“Well, the Tyee Lumber Company used reasonable care to conserve your property, and while there’s a question whether the company’s responsible for the loss of the boat if it’s been stolen, even while under charter to us, nevertheless, you will be reimbursed for the value of the boat. Your father had it up for sale last year. Do you recall the price he was asking?”
“He was asking considerably less than he really believed the Brutus to be worth,” Nan replied honestly. “He would have sold for fifteen hundred dollars, but the Brutus was worth at least twenty-five hundred. Values shrink, you know, when one requires ready cash. And I do not agree with you that no responsibility attaches to the Tyee Lumber Company, although, under the circumstances, it appears there is no necessity for argument.”
“We’ll pay twenty-five hundred rather than descend to argument,” Daney replied crisply, “although personally I am of the opinion that two thousand would be ample.” He coughed a propitiatory cough and looked round the Sawdust Pile appraisingly. “May I inquire, my girl,” he asked presently, “what are your plans for the future?”

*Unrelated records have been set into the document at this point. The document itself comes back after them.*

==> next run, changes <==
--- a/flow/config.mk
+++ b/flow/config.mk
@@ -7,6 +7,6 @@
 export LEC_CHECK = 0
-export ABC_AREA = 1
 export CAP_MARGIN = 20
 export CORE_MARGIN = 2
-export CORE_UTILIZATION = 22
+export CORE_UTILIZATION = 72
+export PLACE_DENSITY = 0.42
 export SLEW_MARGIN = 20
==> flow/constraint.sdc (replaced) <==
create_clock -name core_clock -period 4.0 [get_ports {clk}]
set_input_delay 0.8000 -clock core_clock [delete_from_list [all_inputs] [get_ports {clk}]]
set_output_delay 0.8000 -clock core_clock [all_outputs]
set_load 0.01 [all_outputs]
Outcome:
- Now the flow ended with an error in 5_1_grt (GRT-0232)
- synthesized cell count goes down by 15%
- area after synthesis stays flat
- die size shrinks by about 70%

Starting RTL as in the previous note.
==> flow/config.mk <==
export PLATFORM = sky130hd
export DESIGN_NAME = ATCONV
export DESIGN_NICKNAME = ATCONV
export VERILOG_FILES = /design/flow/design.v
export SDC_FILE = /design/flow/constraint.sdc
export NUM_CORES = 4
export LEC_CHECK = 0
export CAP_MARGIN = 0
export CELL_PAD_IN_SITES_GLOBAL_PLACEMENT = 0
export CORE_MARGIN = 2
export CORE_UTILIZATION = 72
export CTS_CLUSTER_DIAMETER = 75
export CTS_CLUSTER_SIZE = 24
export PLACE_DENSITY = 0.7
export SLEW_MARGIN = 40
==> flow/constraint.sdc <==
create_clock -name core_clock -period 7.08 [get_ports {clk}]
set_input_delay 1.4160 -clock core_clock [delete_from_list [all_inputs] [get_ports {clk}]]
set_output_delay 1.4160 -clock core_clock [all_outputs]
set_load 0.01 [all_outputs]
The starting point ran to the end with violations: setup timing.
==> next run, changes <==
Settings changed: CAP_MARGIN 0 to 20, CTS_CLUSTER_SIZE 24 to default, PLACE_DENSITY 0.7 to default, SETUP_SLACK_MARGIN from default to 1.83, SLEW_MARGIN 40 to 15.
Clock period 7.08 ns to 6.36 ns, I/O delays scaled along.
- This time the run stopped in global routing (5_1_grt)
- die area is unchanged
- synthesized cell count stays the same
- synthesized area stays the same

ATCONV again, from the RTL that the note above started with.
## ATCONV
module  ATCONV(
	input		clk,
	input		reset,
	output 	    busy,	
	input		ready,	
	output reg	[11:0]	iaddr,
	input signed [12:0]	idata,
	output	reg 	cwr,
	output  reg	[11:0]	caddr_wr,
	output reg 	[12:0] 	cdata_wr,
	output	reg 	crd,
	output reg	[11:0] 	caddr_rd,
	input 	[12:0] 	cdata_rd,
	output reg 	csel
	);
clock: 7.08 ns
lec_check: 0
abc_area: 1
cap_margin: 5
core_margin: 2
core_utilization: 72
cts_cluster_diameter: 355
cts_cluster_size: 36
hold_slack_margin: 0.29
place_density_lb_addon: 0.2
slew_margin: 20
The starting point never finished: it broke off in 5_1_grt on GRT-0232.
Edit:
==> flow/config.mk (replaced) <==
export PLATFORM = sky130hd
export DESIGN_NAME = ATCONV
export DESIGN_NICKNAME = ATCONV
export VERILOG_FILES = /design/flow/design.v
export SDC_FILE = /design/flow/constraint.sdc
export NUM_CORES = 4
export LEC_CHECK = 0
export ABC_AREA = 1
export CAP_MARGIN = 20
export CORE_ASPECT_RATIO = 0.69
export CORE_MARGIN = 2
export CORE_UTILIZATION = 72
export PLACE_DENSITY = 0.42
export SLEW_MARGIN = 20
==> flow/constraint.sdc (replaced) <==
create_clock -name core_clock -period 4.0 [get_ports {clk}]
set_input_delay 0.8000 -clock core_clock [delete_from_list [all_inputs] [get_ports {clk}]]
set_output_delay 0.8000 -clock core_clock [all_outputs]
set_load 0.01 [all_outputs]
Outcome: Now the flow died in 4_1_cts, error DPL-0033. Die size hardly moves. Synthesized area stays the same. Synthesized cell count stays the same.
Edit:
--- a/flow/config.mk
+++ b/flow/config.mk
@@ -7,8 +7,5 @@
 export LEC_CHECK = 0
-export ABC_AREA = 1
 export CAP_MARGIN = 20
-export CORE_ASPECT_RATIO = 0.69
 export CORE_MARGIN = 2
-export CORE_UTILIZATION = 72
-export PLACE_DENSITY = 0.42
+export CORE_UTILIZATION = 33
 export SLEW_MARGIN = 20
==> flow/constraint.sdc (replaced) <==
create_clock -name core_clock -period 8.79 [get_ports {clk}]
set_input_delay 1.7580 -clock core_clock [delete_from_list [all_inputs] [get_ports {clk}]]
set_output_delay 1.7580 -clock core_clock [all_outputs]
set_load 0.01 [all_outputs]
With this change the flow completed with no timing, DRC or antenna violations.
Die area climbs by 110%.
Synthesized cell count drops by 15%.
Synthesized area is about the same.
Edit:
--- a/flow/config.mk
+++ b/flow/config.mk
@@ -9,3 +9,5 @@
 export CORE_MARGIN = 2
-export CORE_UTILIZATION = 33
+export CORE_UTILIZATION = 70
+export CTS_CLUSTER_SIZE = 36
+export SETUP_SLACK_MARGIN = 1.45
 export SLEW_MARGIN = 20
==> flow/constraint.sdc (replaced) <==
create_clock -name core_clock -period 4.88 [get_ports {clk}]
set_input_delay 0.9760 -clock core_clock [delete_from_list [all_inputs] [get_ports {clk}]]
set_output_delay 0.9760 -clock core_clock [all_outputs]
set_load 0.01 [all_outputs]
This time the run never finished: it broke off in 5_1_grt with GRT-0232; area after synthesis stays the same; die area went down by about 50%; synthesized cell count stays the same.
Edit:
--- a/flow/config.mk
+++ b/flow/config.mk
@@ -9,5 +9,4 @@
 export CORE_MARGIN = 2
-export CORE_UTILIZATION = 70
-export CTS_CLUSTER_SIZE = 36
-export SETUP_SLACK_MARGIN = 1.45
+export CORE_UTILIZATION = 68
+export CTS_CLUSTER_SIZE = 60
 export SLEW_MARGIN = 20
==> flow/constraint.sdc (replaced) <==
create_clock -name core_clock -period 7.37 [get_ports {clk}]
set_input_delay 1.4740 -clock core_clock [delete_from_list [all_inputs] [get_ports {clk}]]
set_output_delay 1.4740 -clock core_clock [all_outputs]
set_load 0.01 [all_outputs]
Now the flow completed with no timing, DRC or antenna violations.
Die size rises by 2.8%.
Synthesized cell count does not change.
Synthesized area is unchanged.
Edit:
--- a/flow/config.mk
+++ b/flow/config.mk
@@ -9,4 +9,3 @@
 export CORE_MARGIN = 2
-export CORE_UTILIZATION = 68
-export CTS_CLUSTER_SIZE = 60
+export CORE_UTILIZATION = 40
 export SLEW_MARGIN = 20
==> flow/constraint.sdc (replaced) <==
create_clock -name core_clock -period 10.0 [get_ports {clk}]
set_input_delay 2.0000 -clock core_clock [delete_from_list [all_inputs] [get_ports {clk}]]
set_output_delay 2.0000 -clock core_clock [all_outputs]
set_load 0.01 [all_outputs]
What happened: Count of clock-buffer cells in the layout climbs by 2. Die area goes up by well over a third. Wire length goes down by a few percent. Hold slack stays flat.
==> design.v <==
module Controller(Vppg, Find_Setting, CLK, rst_n, DC_Comp, PGA_Gain, CLK_Filter, LED_IR, LED_RED, IR_ADC_Value, RED_ADC_Value, LED_Drive);
input 		CLK;							 
input 		rst_n;							 
input 		Find_Setting;					 
input[7:0] 	Vppg;							 
output reg 			LED_IR;					 
output reg 			LED_RED;				 
output reg			CLK_Filter;				 
output reg  [3:0] 	LED_Drive;				 
output reg  [3:0] 	PGA_Gain;				 
output reg  [6:0] 	DC_Comp;				 
output reg  [7:0]   IR_ADC_Value;			 
output reg  [7:0]   RED_ADC_Value;			 
parameter 		 MAX_RAND_VOLTAGE = 250;
parameter 		 MIN_RAND_VOLTAGE = 5;
parameter		 MITTEL_VOLTAGE   = 127;
localparam[2:0]  INITIAL 			    = 3'b001;  
localparam[2:0]  IDLE         		    = 3'b010;  
localparam[2:0]  FIND_SETTING			= 3'b000;
localparam[2:0]  SWEEP_DC_COMP  		= 3'b011;  
localparam[2:0]  INCREASE_PGA_GAIN      = 3'b100;  
localparam[2:0]  OSCILLATE   	     	= 3'b101;  
localparam[2:0]  FIRST_DC_COMP   		= 3'b110;  
reg [9:0]  	counter;						 
reg [3:0] 	gaintemp;						
reg [3:0] 	PGA_Gain_IR;					 
reg [3:0] 	PGA_Gain_RED;					 
reg [2:0]   currentState, nextState;		 
reg [7:0]   DC_left, DC_right, DC_Comp_temp;  
reg [6:0]   DC_Comp_IR;						 
reg [6:0]   DC_Comp_RED; 				     
reg [1:0]	red_on_flag; 					 
reg [9:0]   min_index;						 
reg [9:0]   max_index;						 
reg [7:0]  	temp_min;						 
reg [7:0]  	temp_max;						 
reg [3:0]   gaintemp_max;
reg [3:0]   gaintemp_min;
reg 		start;
always@(posedge CLK or negedge rst_n) begin
	if(~rst_n)begin
		currentState  <= INITIAL;	
	end
    else begin 
		currentState  <= nextState;
	end
end
always@(posedge CLK) begin
	if(counter == 999) begin
			counter <= 0;
		end
		else if(counter >= 0) begin
		counter <= counter + 1;
		end
	 case(currentState)
		INITIAL: begin  
			nextState          <= FIND_SETTING;
			counter		       <= 0;
			PGA_Gain_RED 	   <= 0;
			PGA_Gain_IR		   <= 0;
			DC_Comp_temp	   <= 0;
			DC_Comp_IR 	       <= 0;
			DC_Comp_RED        <= 0; 
			red_on_flag        <= 1;  
			temp_min		   <= 255;
			temp_max           <= 0;
			min_index		   <= 0;
			max_index 		   <= 0;
			LED_IR			   <= 0;
			LED_RED			   <= 1;
			PGA_Gain		   <= 4'd0;
			gaintemp  		   <= 15;
			LED_Drive 	       <= 8;
			CLK_Filter         <= 0;
			gaintemp_max       <= 0;
			gaintemp_min       <= 0;
			start <= 0;
			DC_Comp            <= 0;
			IR_ADC_Value       <= 0;
			RED_ADC_Value      <= 0;
		end
		FIND_SETTING: begin  
		if(Find_Setting) begin
			nextState <= IDLE;
			end
		end
		IDLE: begin  
			DC_left	  <= 0;
			DC_right  <= MITTEL_VOLTAGE; 
            case(red_on_flag)   
                0: begin   
					nextState <= FIRST_DC_COMP;
		   		    LED_IR    <= 1;
		            LED_RED   <= 0;
                    DC_Comp   <= 0;
					temp_min  <= 255;
					temp_max  <= 0;
				end
				1: begin   
					nextState <= FIRST_DC_COMP;
		   			LED_IR    <= 0;
		   		    LED_RED   <= 1;
                    DC_Comp   <= 0; 	
					temp_min  <= 255;
					temp_max  <= 0;
				end 
				2: begin   
					if (Vppg < temp_min && LED_RED == 1) begin
		 				temp_min  <= Vppg;
		 				min_index <= counter;  
		 				nextState <= IDLE;
					end
					if (Vppg > temp_max && LED_RED == 1) begin
		 				temp_max  <= Vppg;
		 				max_index <= counter;  
						nextState <= IDLE;
					end
					if (counter == 999 && LED_RED == 1)begin  
						nextState <= SWEEP_DC_COMP;  
					end	
					if(LED_IR == 1) begin
						nextState <= SWEEP_DC_COMP;
					end				    
				end
                default:;
            endcase
		end 
		FIRST_DC_COMP:begin	 
			if ((DC_right - DC_left) > 1)begin 
				if(Vppg < MITTEL_VOLTAGE)begin
					DC_right 	    <= 	DC_Comp;
					DC_Comp_temp	<=  DC_Comp + DC_left;
					DC_Comp  		<=  DC_Comp_temp >>1;
				end else if(Vppg > MITTEL_VOLTAGE)begin
					DC_left 	    <=	DC_Comp;
					DC_Comp_temp 	<=  DC_Comp + DC_right;
					DC_Comp 	    <=  DC_Comp_temp >> 1;
				end else begin
					DC_left			<=	DC_Comp;
					DC_right		<=	DC_Comp;
				end	
			end else begin
				red_on_flag     	<=	 2;
				nextState			<= 	IDLE;					
			end
	    end
		SWEEP_DC_COMP: begin   
				if (counter < (((min_index +max_index) >> 1) + 7) && counter >= (((min_index + max_index) >> 1) - 7))begin 
					if(Vppg < MITTEL_VOLTAGE)begin
						DC_right 	    <= 	DC_Comp;
						DC_Comp_temp	<=  DC_Comp + DC_left;
						DC_Comp  		<=  DC_Comp_temp >>1;
					end else if(Vppg > MITTEL_VOLTAGE)begin
						DC_left 	    <=	DC_Comp;
						DC_Comp_temp    <=  DC_Comp + DC_right;
						DC_Comp 	    <=  DC_Comp_temp >> 1;
					end else begin
						DC_left			<=	DC_Comp;
						DC_right		<=	DC_Comp;
						nextState 		<= INCREASE_PGA_GAIN;
					end	
				end else if (counter >= (((min_index +max_index) >> 1) + 7)) begin 
					nextState	    <= INCREASE_PGA_GAIN;
				end         
		end
		INCREASE_PGA_GAIN: begin  
			if((counter >= max_index) && counter <= (max_index + 4'd15)) begin  
				if(Vppg < MAX_RAND_VOLTAGE) begin
					PGA_Gain <= PGA_Gain + 4'd1;
				end
				else begin
					gaintemp_max <= PGA_Gain;   
				end
				if(counter == (max_index + 4'd15)) begin   
					PGA_Gain <= 4'd0;
					start <= 1;
				end
			end
			if(start) begin
				start <= 0;
				if(2000 < gaintemp_max) begin
					red_on_flag    <= 0 ;
					counter    	   <= 0;  
					if(LED_IR) begin					 
						DC_Comp_IR    <= DC_Comp;		 
						PGA_Gain_IR   <= gaintemp_min; 	 
						nextState     <= OSCILLATE;
						PGA_Gain      <= 4'd0;  
						gaintemp      <= 15;
						gaintemp_max  <= 0;
						gaintemp_min  <= 0;
					end
					if(LED_RED) begin
						DC_Comp_RED   <= DC_Comp;		 
						PGA_Gain_RED  <= gaintemp_min;   
						nextState  	  <= IDLE; 			 
						PGA_Gain   	  <= 4'd0; 			 
						gaintemp      <= 15;
						gaintemp_max  <= 0;
						gaintemp_min  <= 0;
						LED_RED	      <= 0;
						LED_IR	      <= 1;
					end
				end
				else begin	
					red_on_flag 	  <= 0 ;
					counter    	      <= 0;  
					if(LED_IR) begin
						DC_Comp_IR    <= DC_Comp;		     
						PGA_Gain_IR   <= gaintemp_max; 		 
						nextState     <= OSCILLATE;			 
						PGA_Gain      <= 4'd0;  
						gaintemp      <= 15;
						gaintemp_max  <= 0;
						gaintemp_min  <= 0;
						LED_RED	      <= 1;
						LED_IR	      <= 0;
					end
					if(LED_RED) begin
						DC_Comp_RED   <= DC_Comp;			 
						PGA_Gain_RED  <= gaintemp_max;		 
						nextState     <= IDLE; 				 
						PGA_Gain      <= 4'd0; 				 
						gaintemp      <= 15;
						gaintemp_max  <= 0;
						gaintemp_min  <= 0;
						LED_RED	  	  <= 0;
						LED_IR	      <= 1;
					end
				end
			end
		end 
		OSCILLATE: begin  
			CLK_Filter <=~CLK_Filter;  
			if(counter == 9) begin	  
				LED_RED <= ~LED_RED; 
				LED_IR  <= ~LED_IR;
				counter <= 0;  
				if(LED_IR) begin
					DC_Comp  	  <= DC_Comp_RED;
					PGA_Gain 	  <= PGA_Gain_RED;
					IR_ADC_Value  <= Vppg;  
				end
				if(LED_RED) begin
					DC_Comp 	  <= DC_Comp_IR;
					PGA_Gain 	  <= PGA_Gain_IR;
					RED_ADC_Value <= Vppg;  
				end
			end	
		end
		default: nextState <= IDLE;
	endcase
end
endmodule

“Certainly, Mr. Daney. I have none.”
“It would be a favor to the Tyee Lumber Company if you had, and that they contemplated removal to some other house. The Laird had planned originally to use the Sawdust Pile for a drying-yard”—he smiled faintly—“but abandoned the idea rather than interfere with your father’s comfort. Of course, The Laird hasn’t any more title to the Sawdust Pile than you have—not as much, in fact, for I do believe you could make a squatter’s right stick in any court. Just at present, however, we have greater need of the Sawdust Pile than ever. We’re getting out quite a lot of airplane spruce for the British government, and since there’s no doubt we’ll be into the war ourselves one of these days, we’ll have to furnish additional spruce for our own government. Spruce has to be air-dried, you know, to obtain the best results, and—well, we really need the Sawdust Pile. What will you take to abandon, it and leave us in undisputed possession?”
“Nothing, Mr. Daney.”
“Precisely—nothing. We have always occupied it on The Laird’s sufferance, so I do not think, Mr. Daney,” she explained, with a faint smile, “that I shall turn pirate and ingrate now. If you will be good enough to bring me over twenty-five hundred dollars in cash to-day, I will give you a clearance for the loss of the Brutus and abandon the Sawdust Pile to you within the next three or four days.”
His plan had worked so successfully that Daney was, for the moment, rendered incapable of speech.
“Will you be leaving Port Agnew?” he sputtered presently. “Or can I arrange to let you have a small house at a modest rental—”
She dissipated this verbal camouflage with a disdainful motion of her upflung hand.